For so many of us, August marks a time of change, a beginning or ending, or a shift from one life phase into another. Some of us return to school, leave home for college, or begin a new job. August is the long kiss goodbye to summer as our bodies and minds prepare to shift for the seasonal change. August brings colder weather, new routines, nesting, and finally, reflection.

Change tends to excite some of us, while for others it invokes fear and uncertainty. If you are anticipating change in the next few weeks, this could be a perfect opportunity to “tune in” to your eighth sense: that of interoception.


Interoception, broadly defined, represents the act of sensing, interpreting, and integrating information about the state of inner body systems. It’s about having a coherent relationship with ourselves; an awareness of the shifts in our mind, body, feelings, and sensations. It’s the ability to detect internal clues that signify a response to a potentially stressful event. Thanks to our nervous system, we can teach ourselves how to be more aware, thus improving our resilience to stress, our emotional regulation, and maintaining mental health.

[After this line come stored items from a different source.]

Source: an optimization exercise on an open RTL-to-GDS flow (aim: small area and a short achievable clock period). Production flows keep margins and buffers that such runs may drop.
Where RTL was checked, it was by simulation tests only, not by an equivalence proof against the original.
Function not checked in run 1: the RTL went through the layout flow alone.
No driver is modelled on the clock port, so clocking that relies on it looks cheaper here than on a real chip.
Power figures rest on the tool's default switching activity, not on a simulated workload.

===== flow/flow/run.sh =====
#!/bin/bash
# The standard layout with two changes:
#  - Yosys's ABC step maps for area with the script in flow/area.abc
#    (registers, their names and cell types are untouched)
#  - no full/half adder cell extraction (ADDER_MAP_FILE empty)
#  - the resizer may swap cells of any footprint (MATCH_CELL_FOOTPRINT=0)
#  - every port gets the smallest buffer, sky130_fd_sc_hd__buf_1
# Each tool's output goes to a log file in this folder.
set -euo pipefail
HERE=$(pwd)

# synthesis script: the standard flow's, with the ABC script swapped
sed -e 's#^source \$::env(SCRIPTS_DIR)/synth_preamble.tcl$#&\nset abc_args [lreplace $abc_args 1 1 $::env(MY_ABC_SCRIPT)]#' \
    "$FLOW_HOME/scripts/synth.tcl" > my_synth_body.tcl
grep -q MY_ABC_SCRIPT my_synth_body.tcl
sed -e "s#^source \$::env(SCRIPTS_DIR)/synth.tcl\$#source $HERE/my_synth_body.tcl#" \
    synth_recipe.tcl > my_synth_recipe.tcl
grep -q my_synth_body my_synth_recipe.tcl

sed -e "s#SYNTH_SCRIPT=[^ ]*#SYNTH_SCRIPT=$HERE/my_synth_recipe.tcl MATCH_CELL_FOOTPRINT=0#" standard.sh > my_standard.sh
grep -q my_synth_recipe my_standard.sh

export MY_ABC_SCRIPT="$HERE/flow/map.abc"
export BUFFER_PORTS_ARGS="-buffer_cell sky130_fd_sc_hd__buf_1"
export ADDER_MAP_FILE=""
bash my_standard.sh > flow.log 2>&1

===== flow/flow/map.abc =====
&get -n
&st
&dch
&nf
&put
topo
stime -c

===== flow/standard.sh =====
#!/bin/bash
# synth_recipe.tcl (not shown) runs the flow's synth.tcl, then flattens the netlist and writes it again
# the make line also repeats each setting of config.mk as NAME=value (left out here)
make -C /OpenROAD-flow-scripts/flow DESIGN_CONFIG=/design/flow/config.mk WORK_HOME=/design/flow/orfs CLKGATE_MAP_FILE= SYNTH_SCRIPT=/design/flow/synth_recipe.tcl "${@:-finish}"

===== flow/config.mk =====
export PLATFORM = sky130hd
export DESIGN_NAME = exec_stage
export DESIGN_NICKNAME = exec_stage
export VERILOG_FILES = /design/flow/design.v
export SDC_FILE = /design/flow/constraint.sdc
export NUM_CORES = 4
export LEC_CHECK = 0
export CAP_MARGIN = 20
export CORE_MARGIN = 2
export CORE_UTILIZATION = 50
export CTS_BUF_LIST = sky130_fd_sc_hd__clkbuf_8
export CTS_CLUSTER_DIAMETER = 60
export CTS_CLUSTER_SIZE = 20
export SETUP_SLACK_MARGIN = 1.9
export SLEW_MARGIN = 20

===== flow/constraint.sdc =====
create_clock -name core_clock -period 4.5 [get_ports {clk}]
set_input_delay 0.9000 -clock core_clock [delete_from_list [all_inputs] [get_ports {clk}]]
set_output_delay 0.9000 -clock core_clock [all_outputs]
set_load 0.01 [all_outputs]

Imagine that your teacher calls on you to answer a question in front of your class. Maybe your heart starts to race, and you have “butterflies” in your stomach. Your mind races as you try to form an answer. These are signs that you are experiencing nervousness.


Increasing your interoceptive awareness increases your ability to notice and respond to potential danger or distress, while giving you the motivation and means to take action to alleviate the distress. For school-age kids, teachers and counselors can use modalities such as art therapy, creative writing, and shared stories to help children increase their body/mind connection. Getting into the practice of naming emotions (ex: feelings check in) and learning to connect body sensations to specific feelings is a great start. Introducing students to simple mindfulness practices (such as a brief guided meditation) can help them learn how to return to a state of calm, while physical exercises can help students increase awareness of their physical capabilities.

Adults can also benefit from a mindfulness practice to improve interoceptive functioning. Body scans are a great way to get in touch with areas of tension or discomfort, while engaging in yoga or sitting quietly and doing a Five Senses exercise can help one tune into their sensory experience. Journaling can help one track their responses to various stimuli, while breath work can help an activated person return to their state of calm.

Whether responding to potential changes in your life or just being present for your daily experience, interoception can help you develop a healthier relationship with yourself.